The losses have slowed down, but they haven’t stopped. I’m told these investments are paying a good rate, but the losses far exceed my income. My Merrill adviser tells me he hesitates to advise me to liquidate the above investments and move into equities. He says he is looking for other good buys in the tax-frees that will work for me. But by not liquidating the above ETFs, I continue to lose principal. Do you have any suggestions for where I can park some capital with a reasonable rate of return that will be fairly accessible if needed?
B.G., Durham, N.C.
You should be concerned. This account, which is 100 percent invested in fixed tax-free exchange-traded funds, is using dangerous leverage to enhance their yields. If rates move higher, as many observers believe they will, then the value of your ETFs will fall like coconuts from tall palm trees. I’m concerned that this brokster is urging you to endanger this account, encouraging you to expose your assets to such blatant risk. To note a few, BlackRock Muni Intermediate Duration Fund (MUI-$13.77) is down from a recent $17.88; BlackRock MuniYield Quality Fund (MQY-$13.40) is down from a recent $18.54; and BlackRock Corporate High Yield Fund VI (HYT-$11.27) is down from a recent $16.74. That’s unconscionable! This dense dope is derelict in allowing you to bulk up with those leveraged ETFs. But that’s the risk one accepts when taking advice from an average broker who is employed by an average brokerage. He probably doesn’t know that those ETFs are leveraged to the max; they borrow short term at low rates to purchase longer-term municipals at higher rates. I can assure you that the income you receive from those ETFs will begin to fall as much as, if not more than, the principal value. Rates will rise again – you know it, and I know it – but we don’t know when. It’s sort of like the sword of Damocles hanging over your portfolio. It’s a Catch-44; that’s twice as bad as a Catch-22!
It’s smarter to be right too soon than right too late. Federal Reserve Chairman Ben Bernanke has forewarned investors on several occasions that he will begin to taper the $85 billion monthly stimulus. And each time Bernanke has issued a warning, equities and bonds have nose-dived. When that happens, most leveraged investors, like a bunch of stupids, suck their thumbs and sit on their bums!

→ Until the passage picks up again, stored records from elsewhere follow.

--- config.mk ---
export PLATFORM = sky130hd
export DESIGN_NAME = atom_record_half_encoder_unit
export DESIGN_NICKNAME = d
export VERILOG_FILES = /design/src/areh_pkg.sv /design/src/areh_lane.sv /design/src/atom_record_half_encoder_unit.sv
export VERILOG_INCLUDE_DIRS = /design/src /design/src/src
export SDC_FILE = /design/constraint.sdc
export NUM_CORES = 1
export LEC_CHECK = 0
export ABC_AREA = 1
export BUFFER_PORTS_ARGS = -buffer_cell sky130_fd_sc_hd__buf_2
export CAP_MARGIN = 25
export CORE_AREA = 2 2 150 263
export CTS_CLUSTER_DIAMETER = 50
export DETAILED_ROUTE_END_ITERATION = 10
export DIE_AREA = 0 0 152 265
export PLACE_DENSITY = 0.84
export SLEW_MARGIN = 10
export SYNTH_ARGS = -nofsm -noshare
export SYNTH_HDL_FRONTEND = slang
export SYNTH_HIERARCHICAL = 1
export SYNTH_SLANG_ARGS = --single-unit
export TNS_END_PERCENT = 1
--- constraint.sdc ---
create_clock -name clock -period 24.8 [get_ports clock]
set_input_delay 4.96 -clock clock [delete_from_list [all_inputs] [get_ports clock]]
set_output_delay 4.96 -clock clock [all_outputs]
set_load 0.005 [all_outputs]
--- src/atom_record_half_encoder_unit_assert.svh ---
// Assertion macros for the atom record half encoder
`ifndef ATOM_RECORD_HALF_ENCODER_UNIT_ASSERT_SVH
`define ATOM_RECORD_HALF_ENCODER_UNIT_ASSERT_SVH

// implication checked every clock outside reset
`define AREH_ASSERT_IMP(label, clk, rst, ante, cons, msg) \
   label: assert property (@(posedge clk) disable iff (rst) (ante) |-> (cons)) \
      else $error(msg);

// implication whose consequent is checked in the next cycle
`define AREH_ASSERT_NEXT(label, clk, rst, ante, cons, msg) \
   label: assert property (@(posedge clk) disable iff (rst) (ante) |=> (cons)) \
      else $error(msg);

`endif

--- src/areh_pkg.sv ---
// Package: widths, types and half conversion constants for the atom record encoder
`default_nettype none
package areh_pkg;
   localparam int unsigned NUM_LANES  = 9;
   localparam int unsigned SGL_W      = 32;
   localparam int unsigned HALF_W     = 16;
   localparam int unsigned FLAG_W     = 16;
   localparam int unsigned REQ_DATA_W = NUM_LANES * SGL_W + FLAG_W;
   localparam int unsigned RSP_DATA_W = NUM_LANES * HALF_W + FLAG_W;

   localparam logic [7:0]  EXP_OVF    = 8'd143;
   localparam logic [7:0]  EXP_NORM   = 8'd113;
   localparam logic [7:0]  EXP_SUB    = 8'd102;
   localparam logic [7:0]  EXP_MAX    = 8'd255;
   localparam logic [15:0] HALF_QNAN  = 16'h7E00;
   localparam logic [15:0] HALF_INF   = 16'h7C00;
   localparam logic [23:0] RND_HALF   = 24'h001000;

   typedef logic [HALF_W-1:0] half_type;
endpackage
`default_nettype wire

--- src/areh_lane.sv ---
// One conversion lane: single-precision bit pattern to half, registered
`default_nettype none
module areh_lane import areh_pkg::*; (
   input  wire logic              clock,
   input  wire logic              load,
   input  wire logic [SGL_W-1:0]  value,
   output      half_type          half
);
   logic [7:0]  exp_v;
   logic [22:0] man_v;
   logic        sgn_v;
   logic [23:0] sig_v;
   logic [23:0] shr_v;
   logic [24:0] sum_v;
   logic [4:0]  amt_v;
   logic [14:0] mag_v;
   half_type    half_in, half_ff;

   always_comb begin
      sgn_v = value[31];
      exp_v = value[30:23];
      man_v = value[22:0];
      sig_v = {1'b1, man_v};
      amt_v = 5'(EXP_NORM - exp_v);
      shr_v = sig_v >> amt_v;
      sum_v = 25'(man_v) + 25'(RND_HALF);
      mag_v = '0;
      if (exp_v >= EXP_OVF) begin
         if (exp_v == EXP_MAX && man_v != '0) mag_v = HALF_QNAN[14:0];
         else mag_v = HALF_INF[14:0];
      end else if (exp_v < EXP_NORM) begin
         if (exp_v < EXP_SUB) mag_v = '0;
         else mag_v = 15'((25'(shr_v) + 25'(RND_HALF)) >> 13);
      end else begin
         mag_v = 15'({5'(exp_v - 8'd112), 10'd0}) + 15'(sum_v >> 13);
      end
      half_in = {sgn_v, mag_v};
   end

   always_ff @(posedge clock) begin
      if (load) half_ff <= half_in;
   end
   assign half = half_ff;
endmodule
`default_nettype wire

--- src/atom_record_half_encoder_unit.sv ---
// Top level: nine parallel half lanes merged into one result item
//   channel | dir | tdata fields (low bit first)
//   req     | in  | x,y,sxx,sxy,syy,alpha,luma,co,cg (32 b each), flag_bits (16 b)
//   rsp     | out | x..cg halves (16 b each), flag_word (16 b)
// One item per cycle unless stalled; lane registers give each result in the cycle after acceptance.
// The result register holds while rsp_tready is low; req_tready follows it
// so a new item enters whenever the register is empty or being drained.
// Synchronous reset clears only the result valid flag.
`default_nettype none
`include "atom_record_half_encoder_unit_assert.svh"
module atom_record_half_encoder_unit import areh_pkg::*; #(
   parameter int unsigned LANES = NUM_LANES
) (
   input  wire logic                          clock,
   input  wire logic                          reset,
   input  wire logic                          req_tvalid,
   output      logic                          req_tready,
   input  wire logic [LANES*SGL_W+FLAG_W-1:0] req_tdata,  // x,y,sxx,sxy,syy,alpha,luma,co,cg,flag_bits
   output      logic                          rsp_tvalid,
   input  wire logic                          rsp_tready,
   output      logic [LANES*HALF_W+FLAG_W-1:0] rsp_tdata  // x..cg halves, flag_word
);
   logic              valid_ff, valid_in;
   logic [FLAG_W-1:0] flag_ff;
   logic              load;

   assign req_tready = !valid_ff || rsp_tready;
   assign load       = req_tvalid && req_tready;
   assign valid_in   = load ? 1'b1 : (rsp_tready ? 1'b0 : valid_ff);

   always_ff @(posedge clock) begin
      if (reset) valid_ff <= 1'b0;
      else valid_ff <= valid_in;
   end
   always_ff @(posedge clock) begin
      if (load) flag_ff <= req_tdata[LANES*SGL_W +: FLAG_W];
   end

   for (genvar i = 0; i < LANES; i++) begin : g_lane
      areh_lane u_lane (
         .clock (clock),
         .load  (load),
         .value (req_tdata[i*SGL_W +: SGL_W]),
         .half  (rsp_tdata[i*HALF_W +: HALF_W])
      );
   end
   assign rsp_tdata[LANES*HALF_W +: FLAG_W] = flag_ff;
   assign rsp_tvalid = valid_ff;

   `AREH_ASSERT_NEXT(a_load_valid, clock, reset, load, rsp_tvalid, "accepted item not shown")
   `AREH_ASSERT_NEXT(a_hold, clock, reset, rsp_tvalid && !rsp_tready && !load, $stable(rsp_tdata), "result changed while stalled")
   `AREH_ASSERT_IMP(a_ready, clock, reset, !rsp_tvalid, req_tready, "not ready while empty")
endmodule
`default_nettype wire
==> summary.md <==
| Metric | Value |
|---|---|
| Clock Sinks | 161 |
| Final min period | 10.29 ns |
| Synthesized area | 18900 µm² |
| Routed WL | 60500 µm |
| Port-buffer cells | 469 |
| Final net count | 3623 |
| Post-CTS Hold Fix Bufs | 0 |
| Final Wtd Congestion | 1.01 |
| Largest cells by area after synthesis | edfxtp_1 (25%), nand2_1 (15%), nand3_1 (12%) |
| Final setup TNS | 0 ns |
| Number of global-route vias before repair | 20.2k |
| Seq. cell area | 4820 µm² |
| Htree depth | 4 |
| Antenna Nets Post-Route | 0 |
| Post-DP HPWL | 48900 µm |
| Num ports | 470 |
| Post-Syn Nets | 3229 |
| Mapped Avg Cell Area | 6.61 µm² |
| Most numerous cell in the Yosys netlist | nand2_1 |
| Max-Cap Viols | 0 |
| Total core area | 38200 µm² |
| Die Ht | 265 µm |
| Area leader, netlist | edfxtp_1 |
| Cell count after synthesis | 2858 |
| RSZ-0062 raised after global routing | no |
| Hold Path Class | flop to flop |
| # resized after CTS | 0 |
| CTS tree | yes |
| WL per Instance | 16.1 µm |
| Row count | 95 |
| Fmax | 97.1 MHz |
| R2r worst-path depth | 2 |
| CP endpoint kind | primary output |
| Fill cell count | 3787 |
| Starting density of the core | 49.5% |
| EDFF count, synth | 160 |
| Sequential cell area fraction in the yosys report | 25.5% |
| Worst setup SP type | input port |
| First-pass GRT wire length | 95900 µm |
| Worst R2R Setup Slack | 23.09 ns |
| Drc violations | 0 |
| Crit Path Class | input port to primary output |
| Tightest Pin Transition | 1.07 ns |
| Arr. time, crit path | 5.33 ns |
| Synth warn | 6 |
| Slew margin rel. | 28.6% |
| Total track usage | 28.9% |
| Worst hold path depth | 2 |
| Die width | 152 µm |
| CP required | 19.84 ns |
| Yosys reg bits | 161 |
| Multi-input gate area | 12000 µm² |
| Top FF cell, synth | edfxtp_1 |
| Power per Cell Area | 41.7 nW/µm² |
| Max Slew Vio Count | 0 |
| Layout area overhead | 14.8% |
| Setup Buffers After CTS | 0 |
| CTS Buf Count | 17 |
| Power Total | 905 µW |
| Vias | 21.3k |
| Setup-failing EPs final | 0 |
| Fin. Hold Viols | 0 |
| Antenna violations before repair | 0 |
| Asr flop ratio synth | 0% |
| Final core occ | 56.8% |
| Synth unique cells | 37 |
| DIE AREA | 40300 µm² |
| Top cell types by occurrence after synthesis | nand2_1 (777), nand3_1 (452), inv_1 (240) |
| Maximum VDD drop | 44.6 µV |
| Via/cell ratio | 5.68 |
| Iteration count of the initial detailed-routing pass | 6 |
| Pleak | 10.1 nW |
| First DRT Iteration DRCs | 1178 |
| Yosys top cell area share | 25.4% |
| Grt total ovfl | 0 |
| Critical path peak fanout | 2 |
| Largest net degree at the start of global routing | 161 |
| Clk Latency, worst-skew pair | 0.45 ns |
| Root Buffer | clkbuf_16 |
| Worst-case clock skew | 0.00788 ns |
| Crit share post-route | 41.5% |
| Layout cells sized above 1 | 26.4% |
| Outcome | complete, no violations |
| Bufs on Longest Clock Path | 2 |
| Worst-path clk slew | 0.07 ns |
[path summary, 6_finish.rpt]
path / startpoint / endpoint
max: rsp_tready / req_tready
max reg2reg: rsp_tvalid / g_lane[5].u_lane/half[2]
min reg2reg: rsp_tvalid / rsp_tvalid
min: rsp_tvalid / rsp_tvalid
[stage by stage]
| stage | worst slack [ns] | instance area (µm²) | hold slack (ns) | cells |
|---|---|---|---|---|
| after global routing | 14.48 | 21700 | 0.570 | 3750 |
| final | 14.51 | 21700 | 0.531 | 3752 |
| after detailed placement | 14.50 | 21100 | 0.522 | 3717 |
| after floorplan | 11.35 | 18900 | 0.492 | 2858 |
| after CTS | 14.50 | 21700 | 0.533 | 3749 |
| after global placement | 14.52 | 21100 | 0.516 | 3716 |
[worst max-delay path: stages]
cell and delay [ns]:
buf_2 0.11, inv_2 0.07, nand2_2 0.06, buf_2 0.13
[area by class of cell]
type,instances,share of cell area [%]
Multi-Input combinational cell,2273,55.5
Antenna cell,2,0.0231
Timing Repair Buffer,472,11.0
Clock buffer,19,2.00
Tap cell,485,2.80
Clock inverter,13,0.692
Inverter,327,5.75
Sequential cell,161,22.2
[sequential cells by signal, indices dropped and copies added, names as in the netlist]
| register | count |
|---|---|
| rsp_tvalid | 1 |
| flag_ff | 16 |
| g_lane.u_lane/half | 144 |
[layout by cell type, fill, tap and decap left out, types with 6 or more instances in the layout]
master,n
o21ai_2,8
buf_2,469
nor3_1,19
nand3b_1,18
nand4_1,75
inv_6,6
o21ai_0,82
xor2_1,20
nand2_4,8
nand3_2,43
nand2_1,777
nor2_4,41
ha_1,63
a31oi_1,9
nor2_1,177
a21o_1,8
clkinv_2,17
a21oi_2,17
nand3_4,9
clkbuf_16,17
inv_1,240
nor4_1,53
edfxtp_1,160
o31ai_1,9
o21ai_1,33
a21oi_1,162
nand2_2,77
o22ai_1,8
o211ai_1,17
nor2_2,69
xnor2_1,17
nand3_1,452
inv_2,70
[routing by layer]
layer | GRT usage, % | routed length, µm
met5 | 0 | 0
met2 | 56.3 | 32500
met1 | 27.8 | 20200
met3 | 3.60 | 3350
met4 | 19.9 | 4440
[power by group]
group / internal, mW / switching [mW] / total (mW)
Combinational: 0.0977 / 0.204 / 0.302
Sequential: 0.324 / 0.00547 / 0.329
Clock: 0.150 / 0.123 / 0.273
Total: 0.572 / 0.333 / 0.905
[cell families (layout without fill, tap and decap cells)]
kind of cell / count (synthesis) / in the layout / synth area share (%)
fa+ha+maj: 63 / 63 / 4.17
other cells: 0 / 2 / 0
flops: 161 / 161 / 25.5
simple gates: 1819 / 1819 / 47.3
xor+xnor: 37 / 37 / 1.71
buf+inv: 424 / 831 / 10.8
compound gates: 354 / 354 / 10.4
No activity file was read; power rests on OpenSTA's default activity.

Your broker is an ignorant toad or a stupid fool, or both. Interest rates have risen slightly, and they will rise more. And when they do, I’ll give you a written guarantee that your tax-free income will crumble, and so will the value of those ETFs. President Barack Obama and Bernanke do not get along, and I’m told there’s palpable animosity between them. Obama wants the Fed to aggressively bail out failing municipalities, which Bernanke staunchly opposes. So there is going to be a new Fed head in January, and he or she won’t be as transparent as Bernanke. I recommend that you liquidate your ETFs and buy some of the excellent master limited partnerships that yield 4 to 7 percent and have a long record of nontaxable but annual dividend growth. Their values will fall when the market falls (though not so much), but their payouts should continue to rise and shine.